WHAT THE TASK ASKS -
In the data, find each line where the word "nidx" appears and list that line.

(Source data)
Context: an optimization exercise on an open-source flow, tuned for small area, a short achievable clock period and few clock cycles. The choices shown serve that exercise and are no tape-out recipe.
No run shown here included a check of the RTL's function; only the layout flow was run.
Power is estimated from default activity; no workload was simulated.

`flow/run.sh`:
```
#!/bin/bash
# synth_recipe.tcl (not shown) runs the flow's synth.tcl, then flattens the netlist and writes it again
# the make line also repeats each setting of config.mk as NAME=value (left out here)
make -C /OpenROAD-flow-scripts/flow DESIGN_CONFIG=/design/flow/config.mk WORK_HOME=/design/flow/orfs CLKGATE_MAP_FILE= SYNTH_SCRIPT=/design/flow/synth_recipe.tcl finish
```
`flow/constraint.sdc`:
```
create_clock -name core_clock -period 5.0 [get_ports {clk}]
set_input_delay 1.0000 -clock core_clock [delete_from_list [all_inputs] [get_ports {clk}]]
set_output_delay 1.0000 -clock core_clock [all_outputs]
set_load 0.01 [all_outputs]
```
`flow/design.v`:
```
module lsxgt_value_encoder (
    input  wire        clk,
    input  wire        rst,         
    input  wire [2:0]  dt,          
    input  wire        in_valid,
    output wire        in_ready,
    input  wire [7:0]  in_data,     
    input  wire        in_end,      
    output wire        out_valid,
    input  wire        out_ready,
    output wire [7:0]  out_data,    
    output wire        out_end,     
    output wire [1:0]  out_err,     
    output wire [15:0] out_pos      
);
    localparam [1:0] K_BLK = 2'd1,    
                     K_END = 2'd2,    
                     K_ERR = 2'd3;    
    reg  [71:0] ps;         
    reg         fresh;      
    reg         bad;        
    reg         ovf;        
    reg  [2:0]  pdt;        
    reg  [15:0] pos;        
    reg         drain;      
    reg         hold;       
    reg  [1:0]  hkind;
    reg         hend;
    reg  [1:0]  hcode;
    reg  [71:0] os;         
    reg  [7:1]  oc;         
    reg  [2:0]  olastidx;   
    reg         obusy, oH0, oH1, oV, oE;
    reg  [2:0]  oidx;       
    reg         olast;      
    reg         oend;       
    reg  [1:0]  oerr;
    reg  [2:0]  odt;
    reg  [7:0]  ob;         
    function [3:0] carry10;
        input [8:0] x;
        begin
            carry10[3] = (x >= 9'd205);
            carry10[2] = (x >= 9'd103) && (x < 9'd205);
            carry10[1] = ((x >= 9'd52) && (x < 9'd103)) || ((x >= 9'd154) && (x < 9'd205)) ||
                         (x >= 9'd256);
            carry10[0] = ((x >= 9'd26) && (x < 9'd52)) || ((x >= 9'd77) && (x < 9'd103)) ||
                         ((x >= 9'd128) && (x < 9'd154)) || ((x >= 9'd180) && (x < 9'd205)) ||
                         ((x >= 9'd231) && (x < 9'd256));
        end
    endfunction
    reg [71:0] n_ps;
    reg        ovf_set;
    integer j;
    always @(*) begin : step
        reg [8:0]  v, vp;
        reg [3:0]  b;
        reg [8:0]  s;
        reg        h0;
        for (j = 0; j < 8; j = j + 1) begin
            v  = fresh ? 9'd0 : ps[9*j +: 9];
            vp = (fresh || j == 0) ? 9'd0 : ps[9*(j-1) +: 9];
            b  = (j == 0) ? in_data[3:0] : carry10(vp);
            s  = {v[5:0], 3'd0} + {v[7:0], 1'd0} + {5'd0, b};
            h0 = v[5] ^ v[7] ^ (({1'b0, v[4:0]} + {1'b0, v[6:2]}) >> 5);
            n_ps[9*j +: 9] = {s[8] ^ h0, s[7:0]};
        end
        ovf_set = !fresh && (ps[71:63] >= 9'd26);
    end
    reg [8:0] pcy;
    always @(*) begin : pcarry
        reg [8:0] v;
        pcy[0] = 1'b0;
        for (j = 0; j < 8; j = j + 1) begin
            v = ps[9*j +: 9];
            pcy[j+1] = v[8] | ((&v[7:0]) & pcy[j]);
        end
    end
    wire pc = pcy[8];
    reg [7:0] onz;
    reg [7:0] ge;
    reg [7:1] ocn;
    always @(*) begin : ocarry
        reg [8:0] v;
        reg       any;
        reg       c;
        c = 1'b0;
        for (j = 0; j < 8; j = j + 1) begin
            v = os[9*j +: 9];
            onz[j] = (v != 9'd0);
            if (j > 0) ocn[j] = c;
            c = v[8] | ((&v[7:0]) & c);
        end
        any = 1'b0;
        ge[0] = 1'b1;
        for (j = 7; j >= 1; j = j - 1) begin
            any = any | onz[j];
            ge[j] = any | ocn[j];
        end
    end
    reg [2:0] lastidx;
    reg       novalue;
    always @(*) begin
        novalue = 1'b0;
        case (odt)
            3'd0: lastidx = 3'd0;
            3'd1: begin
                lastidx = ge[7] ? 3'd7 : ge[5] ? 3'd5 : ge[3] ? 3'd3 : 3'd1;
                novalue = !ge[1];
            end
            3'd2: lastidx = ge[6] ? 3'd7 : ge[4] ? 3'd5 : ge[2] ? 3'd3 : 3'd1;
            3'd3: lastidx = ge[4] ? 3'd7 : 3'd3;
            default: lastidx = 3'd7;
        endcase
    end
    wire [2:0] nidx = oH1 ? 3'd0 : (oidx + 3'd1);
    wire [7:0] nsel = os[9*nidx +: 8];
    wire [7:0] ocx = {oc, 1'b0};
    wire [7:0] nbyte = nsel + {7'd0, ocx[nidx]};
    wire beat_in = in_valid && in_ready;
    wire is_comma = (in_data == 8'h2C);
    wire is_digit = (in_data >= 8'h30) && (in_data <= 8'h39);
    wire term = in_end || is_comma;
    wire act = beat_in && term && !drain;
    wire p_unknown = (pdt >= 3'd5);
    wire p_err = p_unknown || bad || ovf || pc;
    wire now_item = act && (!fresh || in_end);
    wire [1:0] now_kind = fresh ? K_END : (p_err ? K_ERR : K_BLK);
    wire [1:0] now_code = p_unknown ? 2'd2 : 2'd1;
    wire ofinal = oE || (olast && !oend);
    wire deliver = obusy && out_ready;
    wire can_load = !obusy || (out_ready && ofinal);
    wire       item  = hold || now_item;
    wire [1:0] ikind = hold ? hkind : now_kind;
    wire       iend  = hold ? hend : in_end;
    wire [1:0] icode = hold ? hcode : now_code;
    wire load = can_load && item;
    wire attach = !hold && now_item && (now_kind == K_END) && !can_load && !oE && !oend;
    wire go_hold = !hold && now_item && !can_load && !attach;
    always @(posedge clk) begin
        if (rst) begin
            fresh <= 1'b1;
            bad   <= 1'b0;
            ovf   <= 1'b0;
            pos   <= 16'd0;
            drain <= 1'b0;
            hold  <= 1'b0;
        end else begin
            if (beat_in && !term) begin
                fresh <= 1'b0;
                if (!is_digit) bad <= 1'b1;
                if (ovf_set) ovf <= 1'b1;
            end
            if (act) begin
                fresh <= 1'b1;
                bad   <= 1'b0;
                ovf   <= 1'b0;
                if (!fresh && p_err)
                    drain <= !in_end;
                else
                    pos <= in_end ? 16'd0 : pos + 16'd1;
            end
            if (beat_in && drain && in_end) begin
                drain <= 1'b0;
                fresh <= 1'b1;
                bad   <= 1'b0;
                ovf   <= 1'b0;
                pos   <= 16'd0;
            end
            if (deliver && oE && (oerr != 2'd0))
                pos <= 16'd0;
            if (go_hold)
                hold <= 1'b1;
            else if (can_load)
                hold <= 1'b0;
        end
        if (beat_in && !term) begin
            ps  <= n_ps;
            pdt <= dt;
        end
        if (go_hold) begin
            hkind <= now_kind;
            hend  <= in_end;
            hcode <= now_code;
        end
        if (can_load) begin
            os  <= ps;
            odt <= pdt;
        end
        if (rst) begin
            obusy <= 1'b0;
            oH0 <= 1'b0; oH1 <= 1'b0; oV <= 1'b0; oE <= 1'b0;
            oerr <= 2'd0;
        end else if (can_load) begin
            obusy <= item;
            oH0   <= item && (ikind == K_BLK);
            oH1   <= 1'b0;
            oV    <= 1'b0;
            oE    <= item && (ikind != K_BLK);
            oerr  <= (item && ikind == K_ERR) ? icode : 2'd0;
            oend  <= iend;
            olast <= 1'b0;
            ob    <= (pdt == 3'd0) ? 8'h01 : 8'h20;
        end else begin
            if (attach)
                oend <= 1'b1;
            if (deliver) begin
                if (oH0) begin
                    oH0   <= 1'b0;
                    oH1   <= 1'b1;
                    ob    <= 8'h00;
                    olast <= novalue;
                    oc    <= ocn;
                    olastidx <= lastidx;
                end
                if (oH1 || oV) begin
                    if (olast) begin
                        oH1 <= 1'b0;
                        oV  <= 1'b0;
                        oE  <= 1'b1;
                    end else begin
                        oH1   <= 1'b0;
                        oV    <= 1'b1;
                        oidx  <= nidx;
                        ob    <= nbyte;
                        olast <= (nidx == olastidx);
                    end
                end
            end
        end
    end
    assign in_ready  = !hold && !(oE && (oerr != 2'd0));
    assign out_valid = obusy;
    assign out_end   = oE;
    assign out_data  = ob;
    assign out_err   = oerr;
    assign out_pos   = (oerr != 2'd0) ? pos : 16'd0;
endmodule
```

REPLY -
    wire [2:0] nidx = oH1 ? 3'd0 : (oidx + 3'd1);
    wire [7:0] nsel = os[9*nidx +: 8];
    wire [7:0] nbyte = nsel + {7'd0, ocx[nidx]};
                        oidx  <= nidx;
                        olast <= (nidx == olastidx);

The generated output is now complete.